Das Thema „Aufgetischt“ macht gute Laune bei (hinten von links): Kai Adam (Obermeister Löbliche Singergesellschaft), Katja Poljanac, Friederike Zobel, Isabel Schmidt-Mappes (alle Schmuckmuseum) sowie (vorne von links) Andrea Binz-Rudek und Klara Deecke (beide Stadtarchiv) mit einem Nachdruck von „Früchten und Gewächsen aus Brasilien“ von Julius Näher (1878). Uta Volz
Uta Volz
Pforzheim
Historische Spuren kulinarischer Freuden
  • Uta Volz

Unterhaltsame Führung durchs Stadtarchiv rund um Pforzheimer Essens- und Wirtshauskultur.

Essen und Trinken geht immer. Sogar im Archiv, wo es da ja eigentlich nur trockenes Papier gibt. Dass das ausgesprochen unterhaltsam sein kann, zeigte der große Andrang zum „Montagabend im Stadtarchiv“. Die Führung „Aufgetischt. Eine kulinarische Weltreise“ wollten so viele Interessierte sehen, dass drei statt einer Gruppe treppauf, treppab durch Büros mit Fotoschränken und Kellerräume voller Archivregale wanderten, die normalerweise nicht öffentlich zugänglich sind. Aus dem „papierenen Gedächtnis der Stadt“ hatten Archivleiterin Klara Deecke und ihr Team viel Interessantes rund um die Essens- und Wirtshauskultur in Pforzheim zusammengetragen. Der Abend fand in Kooperation mit der Löblichen Singergesellschaft und dem Schmuckmuseum statt, wo bis 19. April unter demselben Titel Schmückendes rund um Tisch und Tafel zu sehen ist.

In einem „typischen Archivraum“ gab es einen kleinen Vortrag rund um die Kartoffel. Das Archivteam hatte herausgefunden, dass sie 1794 in Pforzheim bekannt war und ab 1798 unter dem Namen „Grundbirne“ auch gegessen wurde.

Bis zum Ersten Weltkrieg hatte sich die Kartoffel zum unverzichtbaren Grundnahrungsmittel entwickelt. Knappheit und Ernteeinbrüche führten 1918 zu Rationierung und „Kartoffelgutscheinen“, 1923 gar zu Unruhen.

Der gleichzeitige Mangel an Fleisch veranlasste Oberlehrerin Emma Wundt aus Karlsruhe, ein Badisches Kriegskochbüchlein, später auch ein Badisches Kochbuch zu verfassen. Hermine Kiehnle, Leiterin der Kochschule des schwäbischen Frauenvereins, hatte die schwäbische Variante eines solchen Standardwerks geschrieben – die badischen „Hildabrötle“ heißen hier „Olgabrötle“. Alle Bücher sind heute noch antiquarisch erhältlich.

Doch die Kartoffel im Archiv kann auch einen ernsten Aspekt haben: In der Pforzheimer Rundschau erschien 1940 eine Anzeige, die eine Versteigerung von Hausrat, darunter eine große Menge Kartoffeln, ankündigte. Nicht vermerkt ist, dass es sich um beschlagnahmten Besitz nach Gurs deportierter jüdischer Mitbürger handelte.

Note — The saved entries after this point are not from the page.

<file path="src/rtl/key_input_ctrl.sv">
// Debounced eight-key input peripheral with STATUS / EVENT / MASK registers and a level IRQ.
// Optional release-event latch at Addr 3 is enabled by defining KEY_RELEASE_EVT_EN.
module key_input_ctrl #(
    parameter int unsigned DEBOUNCE_CYCLES = 20000,
    parameter int unsigned CNT_W           = 16,
    parameter int unsigned ACTIVE_LOW      = 1
) (
    input  logic        clk,
    input  logic        reset,
    input  logic [7:0]  key_raw,
    input  logic [1:0]  Addr,
    input  logic        WE,
    input  logic [31:0] Din,
    output logic [31:0] Dout,
    output logic        IRQ
);

    localparam int unsigned   NKEYS    = 8;
    localparam logic [7:0]    IDLE_LVL = (ACTIVE_LOW != 0) ? 8'hFF : 8'h00;
    localparam logic [CNT_W-1:0] CNT_LAST = CNT_W'(DEBOUNCE_CYCLES - 1);

    logic [7:0]       s1, s2, lv;
    logic [7:0]       stable, stable_nxt;
    logic [7:0]       evt_q, mask_q, rel_q, pending;
    logic [7:0]       press, wr_evt;
    logic [CNT_W-1:0] cnt     [NKEYS];
    logic [CNT_W-1:0] cnt_nxt [NKEYS];
    logic             unused_din;

    assign unused_din = ^Din[31:8];

    // Synchroniser resets to the idle pin level so no key looks pressed right after reset
    always_ff @(posedge clk) begin
        if (reset) begin
            s1 <= IDLE_LVL;
            s2 <= IDLE_LVL;
        end else begin
            s1 <= key_raw;
            s2 <= s1;
        end
    end

    assign lv = (ACTIVE_LOW != 0) ? ~s2 : s2;

    // Per-key debounce: any return to the accepted level restarts the count
    always_comb begin
        stable_nxt = stable;
        for (int i = 0; i < NKEYS; i++) begin
            cnt_nxt[i] = cnt[i];
            if (lv[i] == stable[i]) begin
                cnt_nxt[i] = '0;
            end else if (cnt[i] == CNT_LAST) begin
                stable_nxt[i] = lv[i];
                cnt_nxt[i]    = '0;
            end else begin
                cnt_nxt[i] = cnt[i] + CNT_W'(1);
            end
        end
    end

    always_ff @(posedge clk) begin
        if (reset) begin
            stable <= '0;
            for (int i = 0; i < NKEYS; i++) cnt[i] <= '0;
        end else begin
            stable <= stable_nxt;
            for (int i = 0; i < NKEYS; i++) cnt[i] <= cnt_nxt[i];
        end
    end

    assign press  = stable_nxt & ~stable;
    assign wr_evt = (WE && (Addr == 2'd1)) ? Din[7:0] : 8'h00;

    // Event latch: a hardware set in the same cycle as a W1C wins
    always_ff @(posedge clk) begin
        if (reset) begin
            evt_q  <= '0;
            mask_q <= '0;
        end else begin
            evt_q <= (evt_q & ~wr_evt) | press;
            if (WE && (Addr == 2'd2)) mask_q <= Din[7:0];
        end
    end

`ifdef KEY_RELEASE_EVT_EN
    logic [7:0] fall, wr_rel;

    assign fall   = stable & ~stable_nxt;
    assign wr_rel = (WE && (Addr == 2'd3)) ? Din[7:0] : 8'h00;

    always_ff @(posedge clk) begin
        if (reset) rel_q <= '0;
        else       rel_q <= (rel_q & ~wr_rel) | fall;
    end

    assign pending = evt_q | rel_q;
`else
    assign rel_q   = 8'h00;
    assign pending = evt_q;
`endif

    always_comb begin
        Dout = '0;
        case (Addr)
            2'd0:    Dout = {24'b0, stable};
            2'd1:    Dout = {24'b0, evt_q};
            2'd2:    Dout = {24'b0, mask_q};
            default: Dout = {24'b0, rel_q};
        endcase
    end

    assign IRQ = |(pending & mask_q);

endmodule
</file>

Musterbücher und Kataloge, unter anderem von der Firma Gebrüder Hepp verdeutlichten bei der Führung, welche Rolle die Herstellung von Besteck und Tafelwaren in Pforzheim hatte. Eine Ausstellung im Lesesaal präsentierte das älteste Kochbuch aus dem Jahr 1699, aber auch eine Weinkarte aus dem Ratskeller aus dem Jahr 1924.

Im Vortragssaal gab es zum Abschluss der gelungenen Veranstaltung als kulinarische Überraschung Singerlaible und selbst gebackene Hildabrötle für alle, während eine Diaschau Fotos historischer Pforzheimer Wirtshäuser an die Wand warf.